TASK PROMPT:
I would like every record below transcribed exactly as it is.

Collected data:
================
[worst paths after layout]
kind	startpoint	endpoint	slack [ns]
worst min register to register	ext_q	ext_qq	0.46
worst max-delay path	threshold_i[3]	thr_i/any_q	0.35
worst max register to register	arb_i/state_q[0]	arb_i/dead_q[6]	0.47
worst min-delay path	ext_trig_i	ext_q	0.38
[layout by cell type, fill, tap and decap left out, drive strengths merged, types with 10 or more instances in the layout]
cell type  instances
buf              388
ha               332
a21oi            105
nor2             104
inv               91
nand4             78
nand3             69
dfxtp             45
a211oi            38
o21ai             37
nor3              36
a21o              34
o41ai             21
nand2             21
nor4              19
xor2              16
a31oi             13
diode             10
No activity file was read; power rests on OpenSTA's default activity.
================
ANSWER BELOW:
[worst paths after layout]
kind	startpoint	endpoint	slack [ns]
worst min register to register	ext_q	ext_qq	0.46
worst max-delay path	threshold_i[3]	thr_i/any_q	0.35
worst max register to register	arb_i/state_q[0]	arb_i/dead_q[6]	0.47
worst min-delay path	ext_trig_i	ext_q	0.38
[layout by cell type, fill, tap and decap left out, drive strengths merged, types with 10 or more instances in the layout]
cell type  instances
buf              388
ha               332
a21oi            105
nor2             104
inv               91
nand4             78
nand3             69
dfxtp             45
a211oi            38
o21ai             37
nor3              36
a21o              34
o41ai             21
nand2             21
nor4              19
xor2              16
a31oi             13
diode             10
No activity file was read; power rests on OpenSTA's default activity.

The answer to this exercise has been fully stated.